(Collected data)

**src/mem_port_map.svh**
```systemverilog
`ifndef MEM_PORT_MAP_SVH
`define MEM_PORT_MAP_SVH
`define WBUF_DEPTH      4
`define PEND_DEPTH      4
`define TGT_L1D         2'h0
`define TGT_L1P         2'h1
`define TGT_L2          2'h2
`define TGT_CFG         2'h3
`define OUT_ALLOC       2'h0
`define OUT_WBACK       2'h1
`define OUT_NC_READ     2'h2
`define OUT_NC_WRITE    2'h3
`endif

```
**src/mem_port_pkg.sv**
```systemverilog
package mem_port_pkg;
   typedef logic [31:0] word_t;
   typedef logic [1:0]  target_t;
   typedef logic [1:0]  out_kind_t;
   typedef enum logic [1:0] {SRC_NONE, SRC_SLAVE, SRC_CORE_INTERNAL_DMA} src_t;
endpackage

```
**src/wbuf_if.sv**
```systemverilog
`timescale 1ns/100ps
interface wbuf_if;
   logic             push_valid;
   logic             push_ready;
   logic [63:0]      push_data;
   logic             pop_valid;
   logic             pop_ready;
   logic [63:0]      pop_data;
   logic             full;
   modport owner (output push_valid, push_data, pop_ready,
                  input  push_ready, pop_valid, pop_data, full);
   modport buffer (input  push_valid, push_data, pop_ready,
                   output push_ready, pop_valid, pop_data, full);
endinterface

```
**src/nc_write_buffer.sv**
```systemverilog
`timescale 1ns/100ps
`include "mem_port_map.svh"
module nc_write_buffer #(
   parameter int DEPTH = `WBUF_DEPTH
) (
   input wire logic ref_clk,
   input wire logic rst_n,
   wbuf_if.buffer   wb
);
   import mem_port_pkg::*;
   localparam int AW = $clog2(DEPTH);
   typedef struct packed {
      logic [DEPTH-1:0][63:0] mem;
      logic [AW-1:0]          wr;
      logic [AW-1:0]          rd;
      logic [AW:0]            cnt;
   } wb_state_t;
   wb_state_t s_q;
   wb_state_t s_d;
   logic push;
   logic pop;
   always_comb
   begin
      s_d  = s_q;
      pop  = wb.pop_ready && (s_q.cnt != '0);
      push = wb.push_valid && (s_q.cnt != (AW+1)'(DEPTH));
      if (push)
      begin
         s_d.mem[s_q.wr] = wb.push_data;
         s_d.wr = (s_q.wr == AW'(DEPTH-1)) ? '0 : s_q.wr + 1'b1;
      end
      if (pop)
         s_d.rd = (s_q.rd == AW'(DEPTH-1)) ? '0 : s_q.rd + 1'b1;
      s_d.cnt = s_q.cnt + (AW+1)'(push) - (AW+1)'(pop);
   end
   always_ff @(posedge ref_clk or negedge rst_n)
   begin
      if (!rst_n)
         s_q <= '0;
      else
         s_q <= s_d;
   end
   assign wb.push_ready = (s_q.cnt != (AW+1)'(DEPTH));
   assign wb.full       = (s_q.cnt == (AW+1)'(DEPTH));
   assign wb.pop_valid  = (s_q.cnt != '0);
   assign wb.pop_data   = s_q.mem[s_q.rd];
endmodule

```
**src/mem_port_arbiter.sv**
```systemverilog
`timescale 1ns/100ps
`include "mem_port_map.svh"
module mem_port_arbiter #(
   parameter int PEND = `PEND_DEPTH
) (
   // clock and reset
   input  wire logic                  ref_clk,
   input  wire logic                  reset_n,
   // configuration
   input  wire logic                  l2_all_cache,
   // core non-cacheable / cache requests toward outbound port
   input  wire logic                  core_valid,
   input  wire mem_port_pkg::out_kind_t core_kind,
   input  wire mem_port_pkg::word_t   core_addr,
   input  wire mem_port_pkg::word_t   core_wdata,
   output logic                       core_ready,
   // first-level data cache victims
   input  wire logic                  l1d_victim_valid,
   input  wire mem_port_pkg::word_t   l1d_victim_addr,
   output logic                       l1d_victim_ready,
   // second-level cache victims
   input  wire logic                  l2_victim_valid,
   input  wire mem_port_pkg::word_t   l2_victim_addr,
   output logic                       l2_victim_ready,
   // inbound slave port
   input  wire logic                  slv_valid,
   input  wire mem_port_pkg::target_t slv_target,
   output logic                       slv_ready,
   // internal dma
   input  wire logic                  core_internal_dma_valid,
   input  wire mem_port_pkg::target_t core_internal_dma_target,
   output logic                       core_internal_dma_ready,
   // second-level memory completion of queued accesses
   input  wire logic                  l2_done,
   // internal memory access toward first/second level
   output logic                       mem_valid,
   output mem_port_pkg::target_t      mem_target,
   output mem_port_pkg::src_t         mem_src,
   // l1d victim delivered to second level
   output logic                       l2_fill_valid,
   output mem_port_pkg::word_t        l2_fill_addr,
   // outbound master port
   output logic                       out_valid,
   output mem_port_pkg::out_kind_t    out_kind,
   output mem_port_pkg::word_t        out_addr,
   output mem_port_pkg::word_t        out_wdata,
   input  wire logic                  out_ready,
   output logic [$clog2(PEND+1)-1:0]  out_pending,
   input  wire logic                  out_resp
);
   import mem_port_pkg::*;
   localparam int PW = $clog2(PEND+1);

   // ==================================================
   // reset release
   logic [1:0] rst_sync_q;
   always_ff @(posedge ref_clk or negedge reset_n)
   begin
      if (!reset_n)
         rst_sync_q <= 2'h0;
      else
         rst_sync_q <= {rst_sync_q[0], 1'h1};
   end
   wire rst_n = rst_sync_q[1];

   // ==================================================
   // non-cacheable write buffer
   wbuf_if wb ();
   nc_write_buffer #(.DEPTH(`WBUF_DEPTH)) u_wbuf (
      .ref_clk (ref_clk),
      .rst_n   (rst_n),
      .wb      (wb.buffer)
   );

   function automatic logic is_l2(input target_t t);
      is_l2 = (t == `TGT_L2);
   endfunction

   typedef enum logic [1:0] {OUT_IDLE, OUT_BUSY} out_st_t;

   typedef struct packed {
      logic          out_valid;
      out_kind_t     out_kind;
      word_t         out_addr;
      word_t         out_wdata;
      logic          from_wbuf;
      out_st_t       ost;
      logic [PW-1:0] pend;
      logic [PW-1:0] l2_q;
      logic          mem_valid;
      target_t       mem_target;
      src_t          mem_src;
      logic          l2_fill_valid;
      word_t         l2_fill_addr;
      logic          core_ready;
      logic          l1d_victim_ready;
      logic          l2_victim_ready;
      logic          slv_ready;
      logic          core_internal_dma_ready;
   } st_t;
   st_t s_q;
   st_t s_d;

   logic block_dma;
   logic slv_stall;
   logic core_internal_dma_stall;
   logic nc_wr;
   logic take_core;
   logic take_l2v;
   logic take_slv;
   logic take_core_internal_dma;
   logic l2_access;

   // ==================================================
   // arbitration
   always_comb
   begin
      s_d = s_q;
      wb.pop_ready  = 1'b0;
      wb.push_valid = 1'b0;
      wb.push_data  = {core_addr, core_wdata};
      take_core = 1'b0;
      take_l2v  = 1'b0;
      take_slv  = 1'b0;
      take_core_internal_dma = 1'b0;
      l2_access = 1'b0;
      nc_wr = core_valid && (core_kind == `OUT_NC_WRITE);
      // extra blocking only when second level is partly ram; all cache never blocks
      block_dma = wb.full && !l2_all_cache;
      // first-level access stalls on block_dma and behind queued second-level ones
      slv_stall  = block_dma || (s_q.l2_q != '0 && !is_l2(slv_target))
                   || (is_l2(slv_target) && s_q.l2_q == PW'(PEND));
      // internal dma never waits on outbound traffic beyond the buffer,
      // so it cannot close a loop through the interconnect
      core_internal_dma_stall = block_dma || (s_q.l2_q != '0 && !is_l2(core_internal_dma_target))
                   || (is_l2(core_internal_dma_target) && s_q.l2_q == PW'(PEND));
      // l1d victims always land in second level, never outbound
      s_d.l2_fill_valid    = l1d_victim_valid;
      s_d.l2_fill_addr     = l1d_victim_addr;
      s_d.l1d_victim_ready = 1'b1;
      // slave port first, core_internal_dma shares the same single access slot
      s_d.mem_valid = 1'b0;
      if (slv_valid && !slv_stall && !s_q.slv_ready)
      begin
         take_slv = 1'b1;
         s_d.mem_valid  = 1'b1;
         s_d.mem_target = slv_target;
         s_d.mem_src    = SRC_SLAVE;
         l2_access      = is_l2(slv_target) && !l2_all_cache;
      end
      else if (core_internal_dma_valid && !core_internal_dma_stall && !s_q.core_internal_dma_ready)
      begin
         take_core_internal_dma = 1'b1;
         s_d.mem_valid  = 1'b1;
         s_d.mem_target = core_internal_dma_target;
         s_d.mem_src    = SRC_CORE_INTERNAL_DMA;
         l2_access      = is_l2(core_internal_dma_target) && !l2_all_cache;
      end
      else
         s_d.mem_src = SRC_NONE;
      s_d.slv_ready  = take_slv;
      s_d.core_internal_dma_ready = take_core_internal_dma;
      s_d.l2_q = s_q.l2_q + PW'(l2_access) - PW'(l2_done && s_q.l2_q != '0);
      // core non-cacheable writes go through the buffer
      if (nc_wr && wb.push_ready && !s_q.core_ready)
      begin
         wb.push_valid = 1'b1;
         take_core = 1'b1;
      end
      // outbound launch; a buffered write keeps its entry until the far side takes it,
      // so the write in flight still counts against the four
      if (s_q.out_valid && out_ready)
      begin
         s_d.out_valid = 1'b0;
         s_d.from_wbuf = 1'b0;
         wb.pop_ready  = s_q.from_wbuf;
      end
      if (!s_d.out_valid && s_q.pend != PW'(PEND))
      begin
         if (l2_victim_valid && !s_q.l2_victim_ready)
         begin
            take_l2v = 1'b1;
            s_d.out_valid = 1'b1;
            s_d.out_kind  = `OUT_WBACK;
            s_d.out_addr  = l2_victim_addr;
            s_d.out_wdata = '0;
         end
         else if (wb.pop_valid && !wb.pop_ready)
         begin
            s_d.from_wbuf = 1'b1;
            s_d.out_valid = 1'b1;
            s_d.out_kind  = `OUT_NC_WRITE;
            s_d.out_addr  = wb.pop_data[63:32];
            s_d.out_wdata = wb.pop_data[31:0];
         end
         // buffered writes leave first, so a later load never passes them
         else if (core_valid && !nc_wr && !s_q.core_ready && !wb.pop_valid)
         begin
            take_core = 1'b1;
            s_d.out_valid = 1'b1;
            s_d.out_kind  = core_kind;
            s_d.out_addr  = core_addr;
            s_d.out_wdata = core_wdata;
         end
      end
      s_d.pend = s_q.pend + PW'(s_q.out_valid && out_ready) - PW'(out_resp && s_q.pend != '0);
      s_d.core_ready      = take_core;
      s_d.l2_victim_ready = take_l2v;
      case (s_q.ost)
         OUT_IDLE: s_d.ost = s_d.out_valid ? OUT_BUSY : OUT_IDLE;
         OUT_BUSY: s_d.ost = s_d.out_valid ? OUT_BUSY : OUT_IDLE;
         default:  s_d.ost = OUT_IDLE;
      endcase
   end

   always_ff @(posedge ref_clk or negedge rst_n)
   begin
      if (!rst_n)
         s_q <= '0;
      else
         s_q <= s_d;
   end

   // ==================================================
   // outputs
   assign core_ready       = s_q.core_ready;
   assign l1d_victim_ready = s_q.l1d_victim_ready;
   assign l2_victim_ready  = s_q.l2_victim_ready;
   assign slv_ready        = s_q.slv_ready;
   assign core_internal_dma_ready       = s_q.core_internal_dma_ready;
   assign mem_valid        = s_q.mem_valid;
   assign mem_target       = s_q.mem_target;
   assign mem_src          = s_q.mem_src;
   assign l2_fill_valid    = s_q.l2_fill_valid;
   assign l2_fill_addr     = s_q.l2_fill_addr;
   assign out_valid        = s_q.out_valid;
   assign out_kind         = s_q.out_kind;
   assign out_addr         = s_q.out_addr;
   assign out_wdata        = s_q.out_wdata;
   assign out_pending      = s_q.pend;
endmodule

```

Task item ▸
Looking at the entries, work out how many lines hold the word "victims". Give the number and nothing else.

Exercise result ▸
3